Understanding Sea-Level Change Using Global and Regional Models

The sea level is changing around the world due to a combination of complex processes, such as changes in ocean density and circulation, the melt of ice sheets and glaciers, terrestrial water storage and vertical land motion. Projections of how much and how fast sea level will change are crucial information for adaptation planning. At the basis of most sea-level projections are global climate models, which can be used to simulate how different components of the Earth’s system, such as the ocean and the atmosphere, evolve as the greenhouse gas concentration in the atmosphere increases.
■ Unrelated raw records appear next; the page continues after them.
$ cat src/rtl/gpu_cmd_scheduler.sv
// gpu_cmd_scheduler
// Decodes a host byte stream into config writes, address loads and pixel
// bursts. Stalled commands are aborted after TIMEOUT idle cycles.
// Ports:
//   clk  : single clock, rising edge
//   rst  : synchronous active-high reset
//   bus  : gpu_cmd_scheduler_if.slave (host stream, pixel sink, status)
// Opcodes in IDLE:
//   0xxx_xxxx config write
//   0x80      set address (hi, lo)
//   0x81      pixel burst (count, data...)
//   0xFE      clear err
//   0xFF      NOP
//   other 1xxx_xxxx sets err
`timescale 1ns/1ps

module gpu_cmd_scheduler #(
  parameter int TIMEOUT = 1024
) (
  input  logic              clk,
  input  logic              rst,
  gpu_cmd_scheduler_if.slave bus
);

  localparam logic [2:0] ST_IDLE    = 3'd0;
  localparam logic [2:0] ST_ADDR_HI = 3'd1;
  localparam logic [2:0] ST_ADDR_LO = 3'd2;
  localparam logic [2:0] ST_COUNT   = 3'd3;
  localparam logic [2:0] ST_DATA    = 3'd4;

  localparam logic [15:0] TO_LIMIT = 16'(TIMEOUT);

  logic [2:0]  state_q, state_d;
  logic [7:0]  addr_hi_q, addr_hi_d;
  // addr_q is the next write address; pix_addr_q is the presented address.
  logic [15:0] addr_q, addr_d;
  logic [8:0]  remain_q, remain_d;
  logic [15:0] to_cnt_q, to_cnt_d;
  logic        cfg_en_q, cfg_en_d;
  logic [7:0]  cfg_data_q, cfg_data_d;
  logic        pix_wr_en_q, pix_wr_en_d;
  logic [15:0] pix_addr_q, pix_addr_d;
  logic [7:0]  pix_data_q, pix_data_d;
  logic        busy_q, busy_d;
  logic        err_q, err_d;

  logic        host_ready;
  logic        accept;
  logic [7:0]  host_byte;
  logic [15:0] to_inc;

  // Only a pixel burst can be backpressured by the sink.
  assign host_ready = (state_q == ST_DATA) ? bus.vram_ready : 1'b1;
  assign accept     = bus.host_valid & host_ready;
  assign host_byte  = bus.host_data;
  assign to_inc     = to_cnt_q + 16'd1;

  always_comb begin
    state_d     = state_q;
    addr_hi_d   = addr_hi_q;
    addr_d      = addr_q;
    remain_d    = remain_q;
    to_cnt_d    = 16'd0;
    cfg_en_d    = 1'b0;
    cfg_data_d  = cfg_data_q;
    pix_wr_en_d = 1'b0;
    pix_data_d  = pix_data_q;
    err_d       = err_q;

    // Timeout supervision. An accepted byte always restarts the count, so an
    // acceptance in the expiry cycle wins over the abort.
    if (state_q != ST_IDLE) begin
      if (accept) begin
        to_cnt_d = 16'd0;
      end else if (to_inc == TO_LIMIT) begin
        state_d  = ST_IDLE;
        err_d    = 1'b1;
        to_cnt_d = 16'd0;
      end else begin
        to_cnt_d = to_inc;
      end
    end

    if (accept) begin
      case (state_q)
        ST_IDLE: begin
          if (!host_byte[7]) begin
            cfg_en_d   = 1'b1;
            cfg_data_d = host_byte;
          end else begin
            case (host_byte)
              8'h80:   state_d = ST_ADDR_HI;
              8'h81:   state_d = ST_COUNT;
              8'hFE:   err_d   = 1'b0;
              8'hFF:   ;
              default: err_d   = 1'b1;
            endcase
          end
        end
        ST_ADDR_HI: begin
          addr_hi_d = host_byte;
          state_d   = ST_ADDR_LO;
        end
        ST_ADDR_LO: begin
          addr_d  = {addr_hi_q, host_byte};
          state_d = ST_IDLE;
        end
        ST_COUNT: begin
          // A count of zero encodes a full 256-byte burst.
          remain_d = (host_byte == 8'h00) ? 9'd256 : {1'b0, host_byte};
          state_d  = ST_DATA;
        end
        ST_DATA: begin
          pix_wr_en_d = 1'b1;
          pix_data_d  = host_byte;
          addr_d      = addr_q + 16'd1;
          remain_d    = remain_q - 9'd1;
          if (remain_q == 9'd1) begin
            state_d = ST_IDLE;
          end
        end
        default: state_d = ST_IDLE;
      endcase
    end

    // During a write strobe present the address being written; otherwise
    // present the (possibly just updated) next address.
    pix_addr_d = pix_wr_en_d ? addr_q : addr_d;
    busy_d     = (state_d != ST_IDLE);
  end

  always_ff @(posedge clk) begin
    if (rst) begin
      state_q     <= ST_IDLE;
      addr_hi_q   <= 8'h00;
      addr_q      <= 16'h0000;
      remain_q    <= 9'd0;
      to_cnt_q    <= 16'd0;
      cfg_en_q    <= 1'b0;
      cfg_data_q  <= 8'h00;
      pix_wr_en_q <= 1'b0;
      pix_addr_q  <= 16'h0000;
      pix_data_q  <= 8'h00;
      busy_q      <= 1'b0;
      err_q       <= 1'b0;
    end else begin
      state_q     <= state_d;
      addr_hi_q   <= addr_hi_d;
      addr_q      <= addr_d;
      remain_q    <= remain_d;
      to_cnt_q    <= to_cnt_d;
      cfg_en_q    <= cfg_en_d;
      cfg_data_q  <= cfg_data_d;
      pix_wr_en_q <= pix_wr_en_d;
      pix_addr_q  <= pix_addr_d;
      pix_data_q  <= pix_data_d;
      busy_q      <= busy_d;
      err_q       <= err_d;
    end
  end

  assign bus.host_ready = host_ready;
  assign bus.cfg_en     = cfg_en_q;
  assign bus.cfg_data   = cfg_data_q;
  assign bus.pix_wr_en  = pix_wr_en_q;
  assign bus.pix_addr   = pix_addr_q;
  assign bus.pix_data   = pix_data_q;
  assign bus.busy       = busy_q;
  assign bus.err        = err_q;

endmodule

$ cat src/flat_wrapper.sv
// flat-port wrapper written by rule: the top's interface ports become plain ports
module gpu_cmd_scheduler_flat 
#(
  parameter int TIMEOUT = 1024
)
  (clk, rst, bus_host_valid, bus_host_data, bus_vram_ready, bus_host_ready, bus_cfg_en, bus_cfg_data, bus_pix_wr_en, bus_pix_addr, bus_pix_data, bus_busy, bus_err);
  gpu_cmd_scheduler_if bus_i ();
  input  logic clk;
  input  logic rst;
  input wire logic [$bits(bus_i.host_valid)-1:0] bus_host_valid;
  input wire logic [$bits(bus_i.host_data)-1:0] bus_host_data;
  input wire logic [$bits(bus_i.vram_ready)-1:0] bus_vram_ready;
  output wire logic [$bits(bus_i.host_ready)-1:0] bus_host_ready;
  output wire logic [$bits(bus_i.cfg_en)-1:0] bus_cfg_en;
  output wire logic [$bits(bus_i.cfg_data)-1:0] bus_cfg_data;
  output wire logic [$bits(bus_i.pix_wr_en)-1:0] bus_pix_wr_en;
  output wire logic [$bits(bus_i.pix_addr)-1:0] bus_pix_addr;
  output wire logic [$bits(bus_i.pix_data)-1:0] bus_pix_data;
  output wire logic [$bits(bus_i.busy)-1:0] bus_busy;
  output wire logic [$bits(bus_i.err)-1:0] bus_err;
  assign bus_i.host_valid = bus_host_valid;
  assign bus_i.host_data = bus_host_data;
  assign bus_i.vram_ready = bus_vram_ready;
  assign bus_host_ready = bus_i.host_ready;
  assign bus_cfg_en = bus_i.cfg_en;
  assign bus_cfg_data = bus_i.cfg_data;
  assign bus_pix_wr_en = bus_i.pix_wr_en;
  assign bus_pix_addr = bus_i.pix_addr;
  assign bus_pix_data = bus_i.pix_data;
  assign bus_busy = bus_i.busy;
  assign bus_err = bus_i.err;
  gpu_cmd_scheduler #(.TIMEOUT(TIMEOUT)) u_core (.clk(clk), .rst(rst), .bus(bus_i));
endmodule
However, differences between global climate models introduce uncertainties in sea-level projections. Additionally, due to their typically low grid resolution, such models poorly capture sea-level change in coastal regions in which small-scale bathymetric features and oceanic processes are important. Another uncertainty is natural sea-level variability, which can obscure long-term sea-level change in model simulations and observational records. In this thesis, the sea-level projections of two generations of global climate models (CMIP5 & CMIP6) are compared to understand how the increased climate sensitivity in CMIP6 affects sea-level projections. Additionally, regional ocean models are used to refine the simulations of two global climate models on the Northwestern European Shelf (dynamical downscaling) and to better understand the drivers of interannual sea-level variability in this region. Finally, global climate model simulations of future changes in the seasonal sea-level cycle on the Northwestern European Shelf are analyzed and explained using sensitivity tests performed with a regional climate model. Based on this research, this thesis concludes that embedding regional ocean models in sea-level science will help to improve the simulations of global climate models, to better understand the mechanisms behind sea-level change and variability and to provide stakeholders with the local sea-level information they need.